→ Problem requirements
Using the listing below, print exactly everything from the line with "for (int k = 0;" down to the line with "else if (we_i &&", both included, and nothing more.

**********

===== src/rtl/ustore_pkg.sv =====
package ustore_pkg;
  localparam int DW         = 32;
  localparam int NENT       = 48;
  localparam int AW         = $clog2(NENT);
  localparam int SW         = 3;
  localparam int R1W        = 4;
  localparam int NFPR       = 8;
  localparam int FW         = $clog2(NFPR);
  localparam int GPR_BASE   = 0;
  localparam int FPR_BASE   = 16;
  localparam int TRAP_BASE  = 24;
  localparam int WORK_BASE  = 32;
  localparam int SPLIT_SLOT = 6;
  localparam int NUM_RD     = 2;

  typedef logic [AW-1:0] paddr_t;
  typedef logic [DW-1:0] word_t;

  typedef struct packed {
    logic           trap;
    logic           split;
    logic           fpr;
    logic [R1W-1:0] r1;
  } win_ctx_t;
endpackage


===== src/rtl/ustore_addr_map.sv =====
module ustore_addr_map
  import ustore_pkg::*;
(
  input  logic     full_i,
  input  paddr_t   addr_i,
  input  win_ctx_t ctx_i,
  output paddr_t   phys_o,
  output logic     illegal_o
);
  logic [SW-1:0]  slot;
  logic [R1W-1:0] reg_idx;
  logic           bump;

  assign slot    = addr_i[SW-1:0];
  assign bump    = (slot == SW'(SPLIT_SLOT + 1));
  assign reg_idx = ctx_i.r1 + R1W'(bump);  // wraps within 16 general regs

  always_comb begin
    illegal_o = 1'b0;
    if (full_i) begin
      phys_o    = addr_i;
      illegal_o = (addr_i >= AW'(NENT));
    end else if (ctx_i.trap) begin
      phys_o = AW'(TRAP_BASE) + AW'(slot);
    end else if (ctx_i.split && (slot >= SW'(SPLIT_SLOT))) begin
      if (ctx_i.fpr) phys_o = AW'(FPR_BASE) + AW'(reg_idx[FW-1:0]);
      else           phys_o = AW'(GPR_BASE) + AW'(reg_idx);
    end else begin
      phys_o = AW'(WORK_BASE) + AW'(slot);
    end
  end
endmodule


===== src/rtl/ustore_level_reg.sv =====
module ustore_level_reg (
  input  logic clk_i,
  input  logic rst_ni,
  input  logic enter_i,
  input  logic return_i,
  output logic trap_o
);
  always_ff @(posedge clk_i or negedge rst_ni) begin
    if (!rst_ni)       trap_o <= 1'b0;
    else if (enter_i)  trap_o <= 1'b1;
    else if (return_i) trap_o <= 1'b0;
  end
endmodule


===== src/rtl/ustore_reg_array.sv =====
module ustore_reg_array
  import ustore_pkg::*;
#(
  parameter int N_RD = NUM_RD
) (
  input  logic   clk_i,
  input  logic   rst_ni,
  input  logic   we_i,
  input  paddr_t waddr_i,
  input  word_t  wdata_i,
  input  paddr_t raddr_i   [N_RD],
  input  logic   rillegal_i[N_RD],
  output word_t  rdata_o   [N_RD]
);
  word_t mem [NENT];

  always_ff @(posedge clk_i or negedge rst_ni) begin
    if (!rst_ni) begin
      for (int k = 0; k < NENT; k++) mem[k] <= '0;
    end else if (we_i) begin
      mem[waddr_i] <= wdata_i;
    end
  end

  for (genvar p = 0; p < N_RD; p++) begin : g_rd
    always_comb begin
      if (rillegal_i[p])                     rdata_o[p] = '0;
      else if (we_i && waddr_i == raddr_i[p]) rdata_o[p] = wdata_i;
      else                                    rdata_o[p] = mem[raddr_i[p]];
    end
  end
endmodule


===== src/rtl/ustore_window_rf.sv =====
module ustore_window_rf
  import ustore_pkg::*;
(
  input  logic        clk_i,
  input  logic        rst_ni,
  input  logic        trap_enter_i,
  input  logic        trap_return_i,
  input  logic [3:0]  r1_i,
  input  logic        fpr_sel_i,
  input  logic        win_split_i,
  input  logic        rd_a_full_i,
  input  logic [5:0]  rd_a_addr_i,
  output logic [31:0] rd_a_data_o,
  input  logic        rd_b_full_i,
  input  logic [5:0]  rd_b_addr_i,
  output logic [31:0] rd_b_data_o,
  input  logic        wr_en_i,
  input  logic        wr_full_i,
  input  logic [5:0]  wr_addr_i,
  input  logic [31:0] wr_data_i,
  output logic        addr_err_o
);
  localparam int NPORT = NUM_RD + 1;  // last index is the write port

  logic     trap_lvl;
  win_ctx_t ctx;
  logic     p_full   [NPORT];
  paddr_t   p_addr   [NPORT];
  paddr_t   p_phys   [NPORT];
  logic     p_ill    [NPORT];
  paddr_t   rd_phys  [NUM_RD];
  logic     rd_ill   [NUM_RD];
  word_t    rd_data  [NUM_RD];
  logic     wr_ok;
  logic     err_q;

  ustore_level_reg u_level (
    .clk_i   (clk_i),
    .rst_ni  (rst_ni),
    .enter_i (trap_enter_i),
    .return_i(trap_return_i),
    .trap_o  (trap_lvl)
  );

  assign ctx = '{trap: trap_lvl, split: win_split_i, fpr: fpr_sel_i, r1: r1_i};

  assign p_full[0] = rd_a_full_i;
  assign p_addr[0] = rd_a_addr_i;
  assign p_full[1] = rd_b_full_i;
  assign p_addr[1] = rd_b_addr_i;
  assign p_full[2] = wr_full_i;
  assign p_addr[2] = wr_addr_i;

  for (genvar p = 0; p < NPORT; p++) begin : g_map
    ustore_addr_map u_map (
      .full_i   (p_full[p]),
      .addr_i   (p_addr[p]),
      .ctx_i    (ctx),
      .phys_o   (p_phys[p]),
      .illegal_o(p_ill[p])
    );
  end

  for (genvar p = 0; p < NUM_RD; p++) begin : g_rdsel
    assign rd_phys[p] = p_phys[p];
    assign rd_ill[p]  = p_ill[p];
  end

  assign wr_ok = wr_en_i && !p_ill[NUM_RD];

  ustore_reg_array #(.N_RD(NUM_RD)) u_array (
    .clk_i     (clk_i),
    .rst_ni    (rst_ni),
    .we_i      (wr_ok),
    .waddr_i   (p_phys[NUM_RD]),
    .wdata_i   (wr_data_i),
    .raddr_i   (rd_phys),
    .rillegal_i(rd_ill),
    .rdata_o   (rd_data)
  );

  assign rd_a_data_o = rd_data[0];
  assign rd_b_data_o = rd_data[1];

  always_ff @(posedge clk_i or negedge rst_ni) begin
    if (!rst_ni) err_q <= 1'b0;
    else         err_q <= p_ill[0] || p_ill[1] || (wr_en_i && p_ill[NUM_RD]);
  end

  assign addr_err_o = err_q;
endmodule


===== config.mk =====
export PLATFORM = sky130hd
export DESIGN_NAME = ustore_window_rf
export DESIGN_NICKNAME = d
export VERILOG_FILES = /design/src/rtl/ustore_pkg.sv /design/src/rtl/ustore_addr_map.sv /design/src/rtl/ustore_level_reg.sv /design/src/rtl/ustore_reg_array.sv /design/src/rtl/ustore_window_rf.sv
export SDC_FILE = /design/constraint.sdc
export NUM_CORES = 2
export LEC_CHECK = 0
export ABC_CLOCK_PERIOD_IN_PS = 5100
export BUFFER_PORTS_ARGS = -buffer_cell sky130_fd_sc_hd__buf_4
export CELL_PAD_IN_SITES_DETAIL_PLACEMENT = 0
export CELL_PAD_IN_SITES_GLOBAL_PLACEMENT = 1
export CORE_MARGIN = 3
export CORE_UTILIZATION = 40
export CTS_BUF_LIST = sky130_fd_sc_hd__clkbuf_8
export DETAILED_ROUTE_END_ITERATION = 12
export PLACE_DENSITY = 0.74
export SETUP_SLACK_MARGIN = 0.15
export SYNTH_ARGS = -nofsm -noshare
export SYNTH_HDL_FRONTEND = slang
export SYNTH_SLANG_ARGS = --single-unit

===== constraint.sdc =====
create_clock -name clk_i -period 5.1 [get_ports clk_i]
set_input_delay 1.02 -clock clk_i [delete_from_list [all_inputs] [get_ports clk_i]]
set_output_delay 1.02 -clock clk_i [all_outputs]
set_load 0.02 [all_outputs]

==> results.sh <==
export IMPL_grt_max_degree=121
export IMPL_crit_path_max_fanout=8
export IMPL_drt_iter0_drc=9407
export IMPL_io_pins=129
export IMPL_nFillCells=18021
export IMPL_setup_viol=64
export IMPL_p_leak_nw=48.0
export IMPL_cts_htree_levels=5
export IMPL_period_share_pct=107
export IMPL_postSynth_asyncResetShare_pct=100
export IMPL_reg2reg_setup_slack_ns=0.96
export IMPL_drc=0
export IMPL_fin_ws_ns=-0.352
export IMPL_synth_seq_area_share_pct=45.3
export IMPL_maxCapViolations=0
export IMPL_worst_ir_drop_vdd_mv=0.314
export IMPL_status="finished with violations"
export IMPL_rsz0062_at_grt="yes"
export IMPL_critical_path_cell_chain="nor3b_4, nand4_1, buf_4, nand2_4, buf_12, buf_16, buf_12, mux4_2, nand2_2, nand4_1, o21ai_1, buf_4, a31oi_4, buf_6"
export IMPL_chipHeight_um=467
export IMPL_synth_area_um2=84900
export IMPL_start_kind="register"
export IMPL_hold_violations=0
export IMPL_grt_pass1_vias=70634
export IMPL_cpMaxStageDelayCell="mux4_2"
export IMPL_cpPeakStageDelay_ns=0.53
export IMPL_layout_drive_gt1_share_pct=45.1
export IMPL_criticalPathCategory="register to output pin"
export IMPL_final_antenna_net_count=0
export IMPL_vias=72731
export IMPL_core_area_um2=210000
export IMPL_relSlewSlack_pct=29.5
export IMPL_max_freq_mhz=183
export IMPL_cts_tree="built"
export IMPL_synth_cell_types=65
export IMPL_totalWireLength_um=348000
export IMPL_violations="negative setup slack"
export IMPL_synth_flop_cell="dfrtp_1"
export IMPL_cellPowerDensity_nw_per_um2=346
export IMPL_required_ns=4.08
export IMPL_slew_violations=0
export IMPL_dieWidth_um=467
export IMPL_yosysWarnings=0
export IMPL_clk_latency_ns=1.06
export IMPL_place_congestion=0.975
export IMPL_antenna_found_initial=22
export IMPL_synthCells=7759
export IMPL_tightest_slew_ns=1.06
export IMPL_dpl_cell_area_um2=94900
export IMPL_wl_per_cell_um=30.4
export IMPL_cp_end_kind="output pin"
export IMPL_cts_buffer_depth=4
export IMPL_hold_path_class="input pin to register"
export IMPL_track_usage_pct=30.4
export IMPL_clk_pin_slew_ns=0.08
export IMPL_die_area_um2=218000
export IMPL_syn_area_per_cell_um2=10.9
export IMPL_dpl_hpwl_um=213000
export IMPL_syn_nets=7829
export IMPL_finalSetupTns_ns=-14.41
export IMPL_numCtsBuffers=288
export IMPL_num_rows=168
export IMPL_fin_area_um2=108000
export IMPL_first_pass_iters=8
export IMPL_post_route_min_period_ns=5.45
export IMPL_root_buffer="clkbuf_8"
export IMPL_start_util_pct=40.4
export IMPL_viasPerCell=6.35
export IMPL_portBuffers=128
export IMPL_finClkSkew_ns=0.0737
export IMPL_cp_data_arrival_time_ns=4.43
export IMPL_final_nets=8517
export IMPL_synth_seq_cells=1538
export IMPL_syn_to_final_growth_pct=27.1
export IMPL_cts_sinks=1538
export IMPL_grt_first_pass_wirelength_um=491000
export IMPL_synth_edf_count=0
export IMPL_grt_overflow_total=0
==> what timing repair did <==
| action | 4_1_cts | 5_1_grt |
|---|---|---|
| cloned | 23 | 36 |
| endpoints found under the setup margin | 64 | 64 |
| pin swaps | 95 | 297 |
| endpoints found under the hold margin | 19 | 0 |
| buffers inserted | 80 | 153 |
| hold buffers | 1 | 0 |
| resized for setup | 280 | 609 |
==> per-stage QoR <==
stage | hold slack [ns] | utilization, % | setup WS, ns | instances | power, W
5_1_grt | 0.123 | 51.3 | -0.405 | 11450 | 0.0388
3_5_place_dp | 0.494 | 45.1 | -0.640 | 10670 | 0.0239
4_1_cts | 0.0732 | 49.0 | -0.324 | 11252 | 0.0365
3_3_place_gp | 0.485 | 45.1 | -0.590 | 10670 | 0.0236
6_report | 0.132 | 51.3 | -0.352 | 11453 | 0.0374
2_1_floorplan | 0.461 | - | 0.205 | 7759 | 0.0206
==> critical path, delay by kind of cell, from the launching register on <==
family,cells,cell delay [ns]
simple gates,5,0.91
mux,1,0.53
flops,1,0.49
buf+inv,6,1.01
compound gates,2,0.37
==> kinds of logic after synthesis <==
logic type | Yosys count | synth area share [%]
AO/OA/AOI/OAI | 763 | 6.73
XOR/XNOR | 16 | 0.165
adder cells (fa/ha/maj) | 6 | 0.0884
buffers and inverters | 808 | 4.10
flip-flops | 1538 | 45.3
multiplexers | 2043 | 30.2
AND/OR/NAND/NOR | 2585 | 13.4
==> cell usage in the layout, fill, tap and decap left out, types with 28 or more instances in the layout <==
cell       instances
dfrtp_1         1537
mux2_2          1513
nand2_1         1504
buf_4            680
nand3_1          611
clkbuf_8         362
mux4_2           262
mux2i_1          238
buf_12           217
buf_6            177
and3_1           125
a22oi_2           96
inv_1             90
a31oi_1           89
a311oi_1          86
nand2_2           79
nand4_1           66
a32oi_1           60
a211oi_1          54
buf_16            45
a311oi_2          43
o21ai_2           38
nor2_4            37
o21ai_1           37
clkbuf_16         35
a31oi_4           32
a22oi_1           31
buf_8             31
o22a_1            30
o2111ai_1         28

**********

→ Reply to the exercise
      for (int k = 0; k < NENT; k++) mem[k] <= '0;
    end else if (we_i) begin
      mem[waddr_i] <= wdata_i;
    end
  end

  for (genvar p = 0; p < N_RD; p++) begin : g_rd
    always_comb begin
      if (rillegal_i[p])                     rdata_o[p] = '0;
      else if (we_i && waddr_i == raddr_i[p]) rdata_o[p] = wdata_i;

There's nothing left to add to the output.